(This article was originally published at Statistical Modeling, Causal Inference, and Social Science, and syndicated at StatsBlogs.)
As I’ve written here many times, my experiences in social science and public health research have left me skeptical of statistical methods that hypothesize or try to detect zero relationships between observational data (see, for example, the discussion starting at the bottom of page 960 in my review of causal inference in the American Journal of Sociology). In short, I have a taste for continuous rather than discrete models.
As discussed in the above-linked article (with respect to the writings of cognitive scientist Steven Sloman), I think that common-sense thinking about causal inference can often mislead.

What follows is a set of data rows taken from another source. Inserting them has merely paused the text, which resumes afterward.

## src/cpu_cfg.svh

```systemverilog
`ifndef CPU_CFG_SVH
`define CPU_CFG_SVH

// datapath widths
`define CPU_DATA_WIDTH 32
`define CPU_INST_WIDTH 32
`define CPU_ADDR_WIDTH 8
`define CPU_REG_ADDR_BITS 5

// memory depths in words
`define CPU_IMEM_DEPTH 256
`define CPU_DMEM_DEPTH 256

`endif

```

## src/ctrl_pkg.sv

```systemverilog
package ctrl_pkg;

  // alu operations
  localparam int ALU_OP_BITS = 3;
  localparam logic [ALU_OP_BITS-1:0] alu_add = 3'd0;
  localparam logic [ALU_OP_BITS-1:0] alu_sub = 3'd1;
  localparam logic [ALU_OP_BITS-1:0] alu_and = 3'd2;
  localparam logic [ALU_OP_BITS-1:0] alu_or  = 3'd3;
  localparam logic [ALU_OP_BITS-1:0] alu_slt = 3'd4;
  localparam logic [ALU_OP_BITS-1:0] alu_sll = 3'd5;
  localparam logic [ALU_OP_BITS-1:0] alu_srl = 3'd6;

  // data memory access
  localparam int MEM_OP_BITS = 2;
  localparam logic [MEM_OP_BITS-1:0] mem_none  = 2'd0;
  localparam logic [MEM_OP_BITS-1:0] mem_load  = 2'd1;
  localparam logic [MEM_OP_BITS-1:0] mem_store = 2'd2;

  // control transfer kinds, resolved in execute
  localparam int JUMP_BITS = 3;
  localparam logic [JUMP_BITS-1:0] jmp_none = 3'd0;
  localparam logic [JUMP_BITS-1:0] jmp_beq  = 3'd1;
  localparam logic [JUMP_BITS-1:0] jmp_bne  = 3'd2;
  localparam logic [JUMP_BITS-1:0] jmp_imm  = 3'd3;
  localparam logic [JUMP_BITS-1:0] jmp_reg  = 3'd4;

  // alu operand source
  localparam int FORWARD_BITS = 2;
  localparam logic [FORWARD_BITS-1:0] fwd_reg = 2'd0;
  localparam logic [FORWARD_BITS-1:0] fwd_wb  = 2'd1;
  localparam logic [FORWARD_BITS-1:0] fwd_mem = 2'd2;

endpackage

```

## src/isa_pkg.sv

```systemverilog
package isa_pkg;

  // one instruction word, read either as register form or immediate form
  typedef union packed {
    struct packed {
      logic [5:0] opcode;
      logic [4:0] rs;
      logic [4:0] rt;
      logic [4:0] rd;
      logic [4:0] shamt;
      logic [5:0] funct;
    } r_view;
    struct packed {
      logic [5:0]  opcode;
      logic [4:0]  rs;
      logic [4:0]  rt;
      logic [15:0] imm;
    } i_view;
  } instr_t;

  // opcodes
  localparam logic [5:0] op_rtype = 6'h00;
  localparam logic [5:0] op_j     = 6'h02;
  localparam logic [5:0] op_jr    = 6'h03;
  localparam logic [5:0] op_beq   = 6'h04;
  localparam logic [5:0] op_bne   = 6'h05;
  localparam logic [5:0] op_addi  = 6'h08;
  localparam logic [5:0] op_andi  = 6'h0c;
  localparam logic [5:0] op_ori   = 6'h0d;
  localparam logic [5:0] op_lw    = 6'h23;
  localparam logic [5:0] op_sw    = 6'h2b;

  // funct field of op_rtype
  localparam logic [5:0] fn_sll = 6'h00;
  localparam logic [5:0] fn_srl = 6'h02;
  localparam logic [5:0] fn_add = 6'h20;
  localparam logic [5:0] fn_sub = 6'h22;
  localparam logic [5:0] fn_and = 6'h24;
  localparam logic [5:0] fn_or  = 6'h25;
  localparam logic [5:0] fn_slt = 6'h2a;

endpackage

```

## src/control_unit.sv

```systemverilog
`timescale 1ns/1ps

module control_unit (
  input  isa_pkg::instr_t                  instruction,
  output logic                             reg_dst,
  output logic                             alu_src,
  output logic                             mem_to_reg,
  output logic                             reg_write,
  output logic [ctrl_pkg::ALU_OP_BITS-1:0] alu_op,
  output logic [ctrl_pkg::MEM_OP_BITS-1:0] mem_op,
  output logic [ctrl_pkg::JUMP_BITS-1:0]   jop
);
  import isa_pkg::*;
  import ctrl_pkg::*;

  always_comb begin
    // defaults give a harmless no-op
    reg_dst    = 1'b0;
    alu_src    = 1'b0;
    mem_to_reg = 1'b0;
    reg_write  = 1'b0;
    alu_op     = alu_add;
    mem_op     = mem_none;
    jop        = jmp_none;

    case (instruction.i_view.opcode)
      op_rtype: begin
        reg_dst   = 1'b1;
        reg_write = 1'b1;
        case (instruction.r_view.funct)
          fn_add:  alu_op = alu_add;
          fn_sub:  alu_op = alu_sub;
          fn_and:  alu_op = alu_and;
          fn_or:   alu_op = alu_or;
          fn_slt:  alu_op = alu_slt;
          fn_sll:  alu_op = alu_sll;
          fn_srl:  alu_op = alu_srl;
          default: reg_write = 1'b0;
        endcase
      end
      op_addi, op_andi, op_ori: begin
        alu_src   = 1'b1;
        reg_write = 1'b1;
        if (instruction.i_view.opcode == op_andi)
          alu_op = alu_and;
        else if (instruction.i_view.opcode == op_ori)
          alu_op = alu_or;
      end
      op_lw: begin
        alu_src    = 1'b1;
        mem_to_reg = 1'b1;
        reg_write  = 1'b1;
        mem_op     = mem_load;
      end
      op_sw: begin
        alu_src = 1'b1;
        mem_op  = mem_store;
      end
      // branches compare rs against rt
      op_beq: begin
        alu_op = alu_sub;
        jop    = jmp_beq;
      end
      op_bne: begin
        alu_op = alu_sub;
        jop    = jmp_bne;
      end
      op_j:    jop = jmp_imm;
      op_jr:   jop = jmp_reg;
      default: jop = jmp_none;
    endcase
  end

endmodule

```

In many cases, I have found that that the theoretical frameworks of instrumental variables and potential outcomes (for a review see, for example, chapters 9 and 10 of my book with Jennifer) help clarify my thinking.

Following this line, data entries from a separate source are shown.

## src/cpu_cfg.svh

```systemverilog
`ifndef CPU_CFG_SVH
`define CPU_CFG_SVH

// datapath widths
`define CPU_DATA_WIDTH 32
`define CPU_INST_WIDTH 32
`define CPU_ADDR_WIDTH 8
`define CPU_REG_ADDR_BITS 5

// memory depths in words
`define CPU_IMEM_DEPTH 256
`define CPU_DMEM_DEPTH 256

`endif

```

## src/ctrl_pkg.sv

```systemverilog
package ctrl_pkg;

  // alu operations
  localparam int ALU_OP_BITS = 3;
  localparam logic [ALU_OP_BITS-1:0] alu_add = 3'd0;
  localparam logic [ALU_OP_BITS-1:0] alu_sub = 3'd1;
  localparam logic [ALU_OP_BITS-1:0] alu_and = 3'd2;
  localparam logic [ALU_OP_BITS-1:0] alu_or  = 3'd3;
  localparam logic [ALU_OP_BITS-1:0] alu_slt = 3'd4;
  localparam logic [ALU_OP_BITS-1:0] alu_sll = 3'd5;
  localparam logic [ALU_OP_BITS-1:0] alu_srl = 3'd6;

  // data memory access
  localparam int MEM_OP_BITS = 2;
  localparam logic [MEM_OP_BITS-1:0] mem_none  = 2'd0;
  localparam logic [MEM_OP_BITS-1:0] mem_load  = 2'd1;
  localparam logic [MEM_OP_BITS-1:0] mem_store = 2'd2;

  // control transfer kinds, resolved in execute
  localparam int JUMP_BITS = 3;
  localparam logic [JUMP_BITS-1:0] jmp_none = 3'd0;
  localparam logic [JUMP_BITS-1:0] jmp_beq  = 3'd1;
  localparam logic [JUMP_BITS-1:0] jmp_bne  = 3'd2;
  localparam logic [JUMP_BITS-1:0] jmp_imm  = 3'd3;
  localparam logic [JUMP_BITS-1:0] jmp_reg  = 3'd4;

  // alu operand source
  localparam int FORWARD_BITS = 2;
  localparam logic [FORWARD_BITS-1:0] fwd_reg = 2'd0;
  localparam logic [FORWARD_BITS-1:0] fwd_wb  = 2'd1;
  localparam logic [FORWARD_BITS-1:0] fwd_mem = 2'd2;

endpackage

```

## src/alu.sv

```systemverilog
`timescale 1ns/1ps

`include "cpu_cfg.svh"

module alu (
  input  logic [ctrl_pkg::ALU_OP_BITS-1:0]   alu_op,
  input  logic [`CPU_DATA_WIDTH-1:0]         data1,
  input  logic [`CPU_DATA_WIDTH-1:0]         data2,
  input  logic [$clog2(`CPU_DATA_WIDTH)-1:0] shamt,
  output logic [`CPU_DATA_WIDTH-1:0]         alu_result,
  output logic                               zero,
  output logic                               less,
  output logic                               greater
);
  import ctrl_pkg::*;

  // signed compare of the two operands, used by slt and the branch logic
  assign zero    = (data1 == data2);
  assign less    = ($signed(data1) < $signed(data2));
  assign greater = ($signed(data1) > $signed(data2));

  always_comb begin
    case (alu_op)
      alu_add: alu_result = data1 + data2;
      alu_sub: alu_result = data1 - data2;
      alu_and: alu_result = data1 & data2;
      alu_or:  alu_result = data1 | data2;
      alu_slt: alu_result = {{(`CPU_DATA_WIDTH-1){1'b0}}, less};
      // shifts act on rt
      alu_sll: alu_result = data2 << shamt;
      alu_srl: alu_result = data2 >> shamt;
      default: alu_result = '0;
    endcase
  end

endmodule

```

## config.mk

```make
export PLATFORM = sky130hd
export DESIGN_NAME = alu
export DESIGN_NICKNAME = d
export VERILOG_FILES = /design/src/ctrl_pkg.sv /design/src/alu.sv
export VERILOG_INCLUDE_DIRS = /design/src
export SDC_FILE = /design/constraint.sdc
export NUM_CORES = 1
export LEC_CHECK = 0
export BUFFER_PORTS_ARGS = -buffer_cell sky130_fd_sc_hd__buf_2
export CORE_UTILIZATION = 49
export DETAILED_ROUTE_END_ITERATION = 12
export GPL_ROUTABILITY_DRIVEN = 0
export PLACE_DENSITY = 0.7
export SLEW_MARGIN = 15
export SYNTH_ARGS = -nofsm -noshare
export SYNTH_HDL_FRONTEND = slang
export SYNTH_SLANG_ARGS = --single-unit
```

## constraint.sdc

```tcl
create_clock -name vclk -period 3.26
set_clock_uncertainty 0.15 [all_clocks]
set_input_delay 0.163 -clock vclk [all_inputs]
set_output_delay 0.163 -clock vclk [all_outputs]
set_load 0.005 [all_outputs]
```

# [Word level (Yosys, flattened, before mapping)]
# Index checks and enable logic that the tools add are counted.
[totals] reg_bits=0 latchBits=0 mem_bits_rw=0 romBits=0 inputBits=72 memories=0
[op_classes] addsub=2 n_mul=0 n_div=0 order_cmp=2 n_eq_ne=7 n_shift=2 mux=1 bitwise_logic=2 n_reduce_logical=1
[op_table] cell="one-hot mux 32 bit (7 select lines)" count=1
[op_table] cell="adder 32 bit" count=1
[op_table] cell="bitwise AND 32 bit" count=1
[op_table] cell="== test 32 bit" count=1
[op_table] cell="> comparator 32 bit" count=1
[op_table] cell="< comparator 32 bit" count=1
[op_table] cell="bitwise OR 32 bit" count=1
[op_table] cell="left shift 32 x 5 -> 32 bit" count=1
[op_table] cell="right shift 32 x 5 -> 32 bit" count=1
[op_table] cell="subtractor 32 bit" count=1
[op_table] cell="== test 3 bit (second input constant)" count=3
[op_table] cell="== test 3 x 2 -> 1 bit (second input constant)" count=2
[op_table] cell="== test 3 x 1 -> 1 bit (second input constant)" count=1
[op_table] cell="zero test 3 bit" count=1

# [Depth between registers and ports, before layout]
# Gate-level depths: netlist of run 1.
[logic_depth] depth_word=2 depth_mapped=13

# [Worst setup path before layout of run 1]
# No wires, ideal clock.
[synth_path] kind="input to output" startpoint="input data1[13]" endpoint="output alu_result[31]" t_arrival_ns=2.641 setup_slack_ns=0.306 cell_stages=12 n_path_buf=1 path_cell_list="inv_1 > ha_1 > buf_2 > or4_4 > nor2_1 > o211a_1 > o41ai_2 > o41ai_2 > a41oi_1 > a221o_1 > xnor2_1 > o221ai_1"
[synth_via] elab_chain_cells=2
[synth_lines] element="from (decl)" line="alu.sv:7" source="input logic [`CPU_DATA_WIDTH-1:0] data1,"
[synth_lines] element="subtractor 32 bit or adder 32 bit (tied branches)" line="alu.sv:25, alu.sv:24"
[synth_lines] element="one-hot mux 32 bit (7 select lines) *" line="alu.sv:23" source="case (alu_op)"
[synth_lines] element="to (decl)" line="alu.sv:10" source="output logic [`CPU_DATA_WIDTH-1:0] alu_result,"
# Every way passes the cells marked *; elsewhere a longest branch is shown, timed or not.

# [Final worst setup path of run 1]
[layout_path] startpoint="input data1[7]" endpoint="output greater"
[layout_via] elab_chain_cells=1
[layout_lines] element="> comparator 32 bit" line="alu.sv:20" source="assign greater = ($signed(data1) > $signed(data2));"
[layout_lines] element="to (decl)" line="alu.sv:13" source="output logic greater"
# Every way passes these cells.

Here is an example that came up in a recent blog discussion. Computer science student Elias Bareinboim gave the following example: “suppose we know nothing about the world, except that one causal link is missing (e.g., skin color does not affect intellectual capacity).” Bareinboim describes this as a “transparent set of assumptions” but to me it’s not transparent at all. That’s ok, that’s my problem not his. But to resolve my problem, I’ll bring out my tools to understand it.
What does it mean to say that “skin color does not affect . . .”? I have to imagine an alteration of skin color. There are different ways to do this. For example, I could go to the beach and get a tan. This could well negatively affect my cognitive skills (we can call this the Jersey Shore theory). Or maybe at conception you could switch some of my genes around. Assuming this sort of manipulation were technically possible, it would change other things about me than skin color. That’s ok. Similarly, tanning has effects other than changing my skin, it also puts me at the beach (or the tanning salon) rather than in the library where I might be improving my intelligence.
All of this is the “instrumental variables” way of thinking about the world. If you want to understand the effect of some observed condition X on an outcome Y, you manipulate some instrument I that affects X, then you look at the effects of I on X and on Y.
The example X = skin color is typical in that there are different possible instruments that can be imagined, and these will have different effects on Y. For that reason, I find a claim such as “skin color does not affect intellectual capacity” to be undefined (until I know what instrument is being considered to affect skin color) and implausible, in that any instruments I can think of would have some (possibly small) effects on intellectual capacity. This is the “potential outcome” approach: we consider possible outcomes under different potential treatments (that is, different assignments of the instrument).
For an applied example, you can see our 1990 article on incumbency advantage, where we were explicit in defining conditions and potential outcomes. The point is that in studying such causal relations, it can be helpful to define the manipulation or instrument explicitly, even if it only has a theoretical existence. In that sense, instrumental variables and potential outcomes are a sort of accounting principle, giving us a tool to define as precisely as possible what we are studying.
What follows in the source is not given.